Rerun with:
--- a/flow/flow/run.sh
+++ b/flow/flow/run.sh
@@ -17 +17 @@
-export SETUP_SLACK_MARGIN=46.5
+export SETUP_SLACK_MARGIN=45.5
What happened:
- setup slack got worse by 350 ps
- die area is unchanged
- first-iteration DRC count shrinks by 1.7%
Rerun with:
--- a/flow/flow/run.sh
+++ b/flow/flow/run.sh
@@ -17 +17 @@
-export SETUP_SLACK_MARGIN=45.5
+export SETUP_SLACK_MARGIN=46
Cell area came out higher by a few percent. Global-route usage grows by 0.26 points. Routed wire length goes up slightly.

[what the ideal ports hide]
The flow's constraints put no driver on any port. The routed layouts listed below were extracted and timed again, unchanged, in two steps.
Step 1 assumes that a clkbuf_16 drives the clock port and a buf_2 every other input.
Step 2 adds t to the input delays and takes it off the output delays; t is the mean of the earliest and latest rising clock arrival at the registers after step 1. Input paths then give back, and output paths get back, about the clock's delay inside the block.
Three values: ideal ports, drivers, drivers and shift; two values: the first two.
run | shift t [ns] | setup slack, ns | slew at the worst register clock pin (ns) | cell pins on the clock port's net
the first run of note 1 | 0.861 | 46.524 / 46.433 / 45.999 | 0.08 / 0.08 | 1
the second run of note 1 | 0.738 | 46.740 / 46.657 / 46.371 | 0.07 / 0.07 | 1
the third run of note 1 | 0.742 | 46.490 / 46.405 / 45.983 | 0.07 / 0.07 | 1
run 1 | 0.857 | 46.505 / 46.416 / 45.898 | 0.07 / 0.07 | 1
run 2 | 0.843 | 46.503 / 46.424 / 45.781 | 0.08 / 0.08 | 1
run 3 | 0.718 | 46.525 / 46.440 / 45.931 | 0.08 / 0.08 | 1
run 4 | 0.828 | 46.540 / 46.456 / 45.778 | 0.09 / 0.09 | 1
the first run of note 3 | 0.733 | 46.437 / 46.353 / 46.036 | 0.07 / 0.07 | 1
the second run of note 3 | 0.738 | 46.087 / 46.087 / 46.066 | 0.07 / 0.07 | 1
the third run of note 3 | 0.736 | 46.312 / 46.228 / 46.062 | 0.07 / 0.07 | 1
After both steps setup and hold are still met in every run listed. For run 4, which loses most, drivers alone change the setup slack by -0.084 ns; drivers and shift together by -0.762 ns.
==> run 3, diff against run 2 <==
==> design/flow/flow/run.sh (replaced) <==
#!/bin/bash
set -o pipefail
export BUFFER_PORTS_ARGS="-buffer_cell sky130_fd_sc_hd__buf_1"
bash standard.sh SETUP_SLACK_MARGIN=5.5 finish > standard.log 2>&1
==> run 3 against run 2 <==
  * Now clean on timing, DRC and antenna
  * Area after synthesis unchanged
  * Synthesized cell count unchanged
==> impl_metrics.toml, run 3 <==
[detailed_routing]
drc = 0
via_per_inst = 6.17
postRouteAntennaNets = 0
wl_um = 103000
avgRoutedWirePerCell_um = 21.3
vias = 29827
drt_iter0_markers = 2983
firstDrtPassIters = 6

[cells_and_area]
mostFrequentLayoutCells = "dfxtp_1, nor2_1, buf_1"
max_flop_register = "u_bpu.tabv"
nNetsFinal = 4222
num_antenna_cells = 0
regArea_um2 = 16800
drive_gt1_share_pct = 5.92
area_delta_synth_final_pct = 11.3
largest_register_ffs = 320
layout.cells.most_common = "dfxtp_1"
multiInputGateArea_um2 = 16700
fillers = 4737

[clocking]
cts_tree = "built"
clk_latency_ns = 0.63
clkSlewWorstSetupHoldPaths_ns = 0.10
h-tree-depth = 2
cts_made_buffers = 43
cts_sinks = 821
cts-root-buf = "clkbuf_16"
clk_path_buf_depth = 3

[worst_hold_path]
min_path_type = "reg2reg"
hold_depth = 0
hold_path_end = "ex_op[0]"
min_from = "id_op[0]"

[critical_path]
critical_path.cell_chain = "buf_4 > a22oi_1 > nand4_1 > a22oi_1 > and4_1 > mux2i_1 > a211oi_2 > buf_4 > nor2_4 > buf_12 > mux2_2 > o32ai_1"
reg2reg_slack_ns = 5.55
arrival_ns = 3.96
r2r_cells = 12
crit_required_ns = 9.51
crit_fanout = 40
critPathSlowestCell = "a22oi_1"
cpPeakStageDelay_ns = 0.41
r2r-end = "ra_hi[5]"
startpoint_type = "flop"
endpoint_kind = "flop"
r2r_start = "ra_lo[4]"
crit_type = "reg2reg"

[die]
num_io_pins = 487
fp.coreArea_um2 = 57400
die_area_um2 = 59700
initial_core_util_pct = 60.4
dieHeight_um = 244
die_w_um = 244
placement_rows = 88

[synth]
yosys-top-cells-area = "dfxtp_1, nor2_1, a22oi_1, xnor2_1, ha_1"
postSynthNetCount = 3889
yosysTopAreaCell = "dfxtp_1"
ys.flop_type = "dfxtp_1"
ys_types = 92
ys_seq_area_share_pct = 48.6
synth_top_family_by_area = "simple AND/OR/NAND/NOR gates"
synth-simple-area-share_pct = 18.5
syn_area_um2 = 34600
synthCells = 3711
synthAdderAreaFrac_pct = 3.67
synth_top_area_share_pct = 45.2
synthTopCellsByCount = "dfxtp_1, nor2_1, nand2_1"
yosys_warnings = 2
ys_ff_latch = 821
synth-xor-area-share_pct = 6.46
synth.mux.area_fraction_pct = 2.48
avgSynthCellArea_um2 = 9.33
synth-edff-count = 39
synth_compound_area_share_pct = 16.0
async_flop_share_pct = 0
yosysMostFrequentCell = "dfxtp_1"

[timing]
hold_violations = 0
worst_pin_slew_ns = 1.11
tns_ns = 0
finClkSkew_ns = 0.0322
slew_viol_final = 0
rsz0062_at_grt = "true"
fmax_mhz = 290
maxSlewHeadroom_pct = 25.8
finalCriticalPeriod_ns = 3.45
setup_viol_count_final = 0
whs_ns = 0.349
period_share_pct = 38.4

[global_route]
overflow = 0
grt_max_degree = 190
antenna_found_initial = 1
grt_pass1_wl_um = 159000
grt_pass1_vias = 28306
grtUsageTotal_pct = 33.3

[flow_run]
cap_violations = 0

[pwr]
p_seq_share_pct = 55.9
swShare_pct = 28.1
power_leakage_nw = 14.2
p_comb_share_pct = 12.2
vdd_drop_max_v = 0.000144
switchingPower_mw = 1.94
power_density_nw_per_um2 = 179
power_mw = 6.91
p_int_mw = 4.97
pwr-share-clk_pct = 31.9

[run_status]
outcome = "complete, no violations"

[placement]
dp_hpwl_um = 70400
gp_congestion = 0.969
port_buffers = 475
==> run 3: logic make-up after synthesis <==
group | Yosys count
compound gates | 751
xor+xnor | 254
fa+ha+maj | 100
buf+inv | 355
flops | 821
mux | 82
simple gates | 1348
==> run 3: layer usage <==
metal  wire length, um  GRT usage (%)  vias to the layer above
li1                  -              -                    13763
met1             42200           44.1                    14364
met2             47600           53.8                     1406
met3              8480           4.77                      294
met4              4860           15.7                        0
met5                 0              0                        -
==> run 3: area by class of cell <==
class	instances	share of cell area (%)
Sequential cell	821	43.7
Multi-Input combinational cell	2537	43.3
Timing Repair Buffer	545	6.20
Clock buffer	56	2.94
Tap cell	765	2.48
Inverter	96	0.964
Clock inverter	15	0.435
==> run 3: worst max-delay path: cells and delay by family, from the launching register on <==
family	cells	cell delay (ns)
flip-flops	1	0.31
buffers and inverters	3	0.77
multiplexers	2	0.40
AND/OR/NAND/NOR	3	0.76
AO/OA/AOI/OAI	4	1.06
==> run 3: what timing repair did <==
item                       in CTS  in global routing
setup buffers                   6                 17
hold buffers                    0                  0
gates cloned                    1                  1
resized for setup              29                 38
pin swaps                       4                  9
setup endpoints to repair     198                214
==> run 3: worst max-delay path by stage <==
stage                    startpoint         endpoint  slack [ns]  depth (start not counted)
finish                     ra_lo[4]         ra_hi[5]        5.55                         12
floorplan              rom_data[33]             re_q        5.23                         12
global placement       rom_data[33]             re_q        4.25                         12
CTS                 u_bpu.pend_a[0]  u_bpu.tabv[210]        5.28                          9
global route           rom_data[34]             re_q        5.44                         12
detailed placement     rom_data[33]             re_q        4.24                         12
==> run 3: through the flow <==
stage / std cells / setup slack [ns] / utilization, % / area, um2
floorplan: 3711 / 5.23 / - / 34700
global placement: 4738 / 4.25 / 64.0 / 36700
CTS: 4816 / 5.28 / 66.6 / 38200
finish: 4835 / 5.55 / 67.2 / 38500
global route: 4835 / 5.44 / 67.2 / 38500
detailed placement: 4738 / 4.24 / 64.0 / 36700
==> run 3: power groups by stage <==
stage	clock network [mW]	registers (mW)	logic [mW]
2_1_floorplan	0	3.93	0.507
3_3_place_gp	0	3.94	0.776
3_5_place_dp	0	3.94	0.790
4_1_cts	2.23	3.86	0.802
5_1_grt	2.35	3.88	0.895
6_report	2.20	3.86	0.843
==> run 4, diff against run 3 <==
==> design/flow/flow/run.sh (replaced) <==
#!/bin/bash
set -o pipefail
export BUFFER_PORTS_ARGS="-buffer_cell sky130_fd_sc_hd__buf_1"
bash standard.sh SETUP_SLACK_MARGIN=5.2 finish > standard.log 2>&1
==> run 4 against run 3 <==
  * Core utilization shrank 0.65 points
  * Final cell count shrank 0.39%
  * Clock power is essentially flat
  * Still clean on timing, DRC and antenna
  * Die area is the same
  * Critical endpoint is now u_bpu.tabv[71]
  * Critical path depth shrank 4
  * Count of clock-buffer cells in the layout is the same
From an optimization exercise on the open Yosys and OpenROAD flow, aimed at small area, a short achievable clock period and few clock cycles per item; shortcuts taken in it are not production practice. In this exercise RTL edits were held to simulation tests only and were not proved equivalent to the original. Power figures rest on the tool's default switching activity, not on a simulated workload.

## v39
Design motor_ui_core, start of the top module:
module motor_ui_core (
    input  wire        clk,
    input  wire        rst,             
    input  wire        op_valid,
    input  wire [15:0] op_word,
    output wire        op_ready,
    output reg         done,
    output reg  [15:0] result,
    output reg         refused,
    output wire [3:0]  col_drive,
    output reg  [13:0] duty_hb,
    output reg  [13:0] duty_boost,
    output reg  [13:0] duty_buck,
    output reg         pwm_out_en,
    output wire [31:0] rpm,
    output reg         running,
    output reg         vth,
    output reg  [16:0] sp_volt,
    output reg  [16:0] sp_speed,
    output reg  [16:0] sp_max,
    output reg  [1:0]  cur_row,
    output reg  [2:0]  cur_col,
    output reg  [19:0] dig_buf,         
    output reg         digit_entered
);
==> flow/config.mk <==
export PLATFORM = sky130hd
export DESIGN_NAME = motor_ui_core
export DESIGN_NICKNAME = motor_ui_core
export VERILOG_FILES = /design/flow/design.v
export SDC_FILE = /design/flow/constraint.sdc
export NUM_CORES = 4
export LEC_CHECK = 0
export ABC_AREA = 0
export ABC_CLOCK_PERIOD_IN_PS = 3300
export CAP_MARGIN = 20
export CORE_MARGIN = 2
export CORE_UTILIZATION = 40
export CTS_BUF_LIST = sky130_fd_sc_hd__clkbuf_16
export CTS_CLUSTER_DIAMETER = 60
export CTS_CLUSTER_SIZE = 20
export SLEW_MARGIN = 20
==> flow/constraint.sdc <==
create_clock -name core_clock -period 10.0 [get_ports {clk}]
set_input_delay 2.0000 -clock core_clock [delete_from_list [all_inputs] [get_ports {clk}]]
set_output_delay 2.0000 -clock core_clock [all_outputs]
set_load 0.01 [all_outputs]
standard.sh (not shown) runs the stock make flow with config.mk's settings and CLKGATE_MAP_FILE= SYNTH_SCRIPT=/design/flow/synth_recipe.tcl, a recipe that flattens the netlist after the stock synthesis.
==> flow/flow/run.sh <==
#!/bin/bash
set -euo pipefail
args=()
while IFS= read -r line; do
  [[ -z "$line" || "$line" == \#* ]] && continue
  args+=("$line")
done < flow/make_args.txt
bash standard.sh "${args[@]}" finish > layout_make.log 2>&1
==> flow/flow/make_args.txt <==
SETUP_SLACK_MARGIN=6.8
BUFFER_PORTS_ARGS=-buffer_cell sky130_fd_sc_hd__buf_2
The final layout from v39, which completed every stage, passed the timing, design-rule and antenna checks at the end of the flow.
Testbench counts of v39, summed over its fixed seeds: cycles 24,865, ops 24,000.
Setup changes, v39 to v55
- ABC_CLOCK_PERIOD_IN_PS: 3300 -> unset
- ABC_AREA: 0 -> 1
Findings:
Total area of multi-input combinational cells (v55 / v39): 0.942
Between v39 and v55, the flow reports area after synthesis increasing slightly.
[compare] base=v39 new=v55: maximum ir drop on the vdd rail went up by 0.041 mV; cell count went up by about 11%.
For clock power, dividing the value from v39 by the value from v55 gives 1.08.
In v55, the met1 global-route usage came out 2.7 points below the value in v39.
Against v39, final hold slack in v55 came out better.
Cmp v39 and v55 / sequential share of cell area / lower: v39
Maximum net fanout on the critical path for v55: 1 down relative to v39
Re area fraction in compound gates after synthesis: v55 is 2.4 points down on v39.
Post-detailed-placement half-perimeter wirelength of v55 falls short of that of v39 slightly.
## Diff of input files: v51 against v55
- swapping 20 for 30 in CTS_CLUSTER_SIZE
- swapping sky130_fd_sc_hd__clkbuf_16 for sky130_fd_sc_hd__clkbuf_8 in CTS_BUF_LIST
- clearing CTS_CLUSTER_DIAMETER, which used to be 60
==> flow/flow/make_args.txt <==
SETUP_SLACK_MARGIN=6.9
BUFFER_PORTS_ARGS=-buffer_cell sky130_fd_sc_hd__buf_2
==> comparison <==
Sort v51 and v55 by wire length desc -> top: v51. The share of the clock period used by the worst path of v51 and that of v55 are within noise of each other. Compared with v55, in v51 power in sequential cells ~0 delta, proportion of power drawn by the clock network +1.3 points. For v51 and v55, there was not a single run that failed to finish clean. End point of the critical path = sp_volt[15]: v55; end point of the critical path = sp_volt[3]: v51.
For v28, these inputs were changed with respect to v51:
- swapping 30 for 20 in CTS_CLUSTER_SIZE
- putting ABC_CLOCK_PERIOD_IN_PS at 3300 where nothing was set
- putting CTS_CLUSTER_DIAMETER at 60 where nothing was set
- swapping sky130_fd_sc_hd__clkbuf_8 for sky130_fd_sc_hd__clkbuf_16 in CTS_BUF_LIST
==> flow/flow/make_args.txt <==
SETUP_SLACK_MARGIN=6.8
BUFFER_PORTS_ARGS=-buffer_cell sky130_fd_sc_hd__buf_2
Findings:
- v28 went all the way through synthesis, placement and routing and the layout is clean on timing, DRC and antenna.
- Multi-input logic area shrinks by a few percent when moving from v51 to v28.
- Compared to v51, v28 has area added between synthesis and finish 12 points lower.
- v51 reports its launch point of the worst path as sp_volt[3]$_SDFFE_PP0P_ while v28 reports sp_volt[15]$_SDFFE_PP0P_.
- Total wirelength of the detailed-routed design (lower): v28
- v28 vs v51 — CTS buffer count dropped by more than half

* * *

## JK
Starting RTL as in the previous note.
Settings: LEC_CHECK=0, ABC_AREA=1, CAP_MARGIN=20, CORE_MARGIN=2, CORE_UTILIZATION=40, CTS_BUF_LIST=sky130_fd_sc_hd__clkbuf_16, CTS_CLUSTER_DIAMETER=75, CTS_CLUSTER_SIZE=28, SLEW_MARGIN=20; clock period 10.0 ns.
==> flow/flow/make_args.txt <==
SETUP_SLACK_MARGIN=6.7
BUFFER_PORTS_ARGS=-buffer_cell sky130_fd_sc_hd__buf_2
Scripts as last shown in full above: flow/flow/run.sh
JK | stages: all done | timing, DRC, antenna: all pass
Testbench counts of JK, summed over its fixed seeds: cycles 24,865, ops 24,000.
### JK -> MS
Settings: clearing CTS_CLUSTER_DIAMETER, which used to be 75; swapping 28 for 30 in CTS_CLUSTER_SIZE; swapping sky130_fd_sc_hd__clkbuf_16 for sky130_fd_sc_hd__clkbuf_8 in CTS_BUF_LIST.
==> flow/flow/make_args.txt <==
SETUP_SLACK_MARGIN=6.45
BUFFER_PORTS_ARGS=-buffer_cell sky130_fd_sc_hd__buf_2
==> run summary <==
- Going from JK to MS, met2 capacity usage during global routing shrinks by 0.30 points.
- Changes observed in MS relative to JK: share of total power in sequential cells shows a reduction of 1.7 points; clock share of power increased by 4.0 points relative to the old numbers; total number of H-tree levels saw an increase; cell count climbed 86.
- On total non-filler cell area in the finished layout, JK tracks MS almost exactly.
- Going from JK to MS, the setup slack was found to have gone down by 0.13 ns.
- MS consumes more power than JK does.
[inputs] AL vs MS
Settings: an added CTS_CLUSTER_DIAMETER of 60; a change of CTS_BUF_LIST from sky130_fd_sc_hd__clkbuf_8 to sky130_fd_sc_hd__clkbuf_16; a change of CTS_CLUSTER_SIZE from 30 to 20.
==> flow/flow/make_args.txt <==
SETUP_SLACK_MARGIN=6.7
BUFFER_PORTS_ARGS=-buffer_cell sky130_fd_sc_hd__buf_2
Findings:
- Quantity of gates resized following cts in AL vs MS: up 23
- Post-route clock period utilization: AL < MS
- Measured against each other, AL and MS differ in signed area change from the synthesized netlist to the final layout, the lower figure coming from AL.
- Taking MS as the reference point, the number of standard cells in the layout, taps in and fillers out of AL falls by 1.9%.

==> port drivers added, routing unchanged <==
No port has a modelled driver above. Below, the same layouts with a new extraction and two added sets of constraints. Step 1: set_driving_cell puts a clkbuf_16 on clk and a buf_2 on each other input, an assumption about the parent block. Step 2 times the ports against the registers' clock, not the clock port: input delays grow and output delays shrink by t, the midpoint of the rising clock arrivals with the driver on. Slacks: ideal ports / drivers / drivers and shift; pairs: ideal ports / drivers.
run | shift t [ns] | setup WS [ns] | worst hold slack (ns) | latest minus earliest clock arrival (ns)
v39 | 0.653 | 6.417 / 6.417 / 6.384 | 0.450 / 0.450 / 0.450 | 0.051 / 0.051
v55 | 0.637 | 6.826 / 6.762 / 6.390 | 0.462 / 0.462 / 0.462 | 0.048 / 0.049
v51 | 0.718 | 6.819 / 6.760 / 6.376 | 0.460 / 0.460 / 0.460 | 0.055 / 0.055
v28 | 0.637 | 6.826 / 6.762 / 6.390 | 0.462 / 0.462 / 0.462 | 0.048 / 0.049
JK | 0.621 | 6.730 / 6.670 / 6.276 | 0.462 / 0.462 / 0.462 | 0.044 / 0.043
MS | 0.720 | 6.604 / 6.546 / 6.376 | 0.453 / 0.453 / 0.453 | 0.041 / 0.041
AL | 0.639 | 6.753 / 6.688 / 6.277 | 0.463 / 0.463 / 0.463 | 0.048 / 0.048
After both steps every run listed still meets setup and hold. For AL, which loses most, drivers alone change the setup slack by -0.065 ns; drivers and shift together by -0.476 ns.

★ ★ ★

__Try it__.
What is needed is a verbatim copy of every line in the records above from the one containing "cts_made_buffers = 43" down to the one containing "synth-simple-area-share_pct = 18.5", both included, and nothing more.

__Task output__.
cts_made_buffers = 43
cts_sinks = 821
cts-root-buf = "clkbuf_16"
clk_path_buf_depth = 3

[worst_hold_path]
min_path_type = "reg2reg"
hold_depth = 0
hold_path_end = "ex_op[0]"
min_from = "id_op[0]"

[critical_path]
critical_path.cell_chain = "buf_4 > a22oi_1 > nand4_1 > a22oi_1 > and4_1 > mux2i_1 > a211oi_2 > buf_4 > nor2_4 > buf_12 > mux2_2 > o32ai_1"
reg2reg_slack_ns = 5.55
arrival_ns = 3.96
r2r_cells = 12
crit_required_ns = 9.51
crit_fanout = 40
critPathSlowestCell = "a22oi_1"
cpPeakStageDelay_ns = 0.41
r2r-end = "ra_hi[5]"
startpoint_type = "flop"
endpoint_kind = "flop"
r2r_start = "ra_lo[4]"
crit_type = "reg2reg"

[die]
num_io_pins = 487
fp.coreArea_um2 = 57400
die_area_um2 = 59700
initial_core_util_pct = 60.4
dieHeight_um = 244
die_w_um = 244
placement_rows = 88

[synth]
yosys-top-cells-area = "dfxtp_1, nor2_1, a22oi_1, xnor2_1, ha_1"
postSynthNetCount = 3889
yosysTopAreaCell = "dfxtp_1"
ys.flop_type = "dfxtp_1"
ys_types = 92
ys_seq_area_share_pct = 48.6
synth_top_family_by_area = "simple AND/OR/NAND/NOR gates"
synth-simple-area-share_pct = 18.5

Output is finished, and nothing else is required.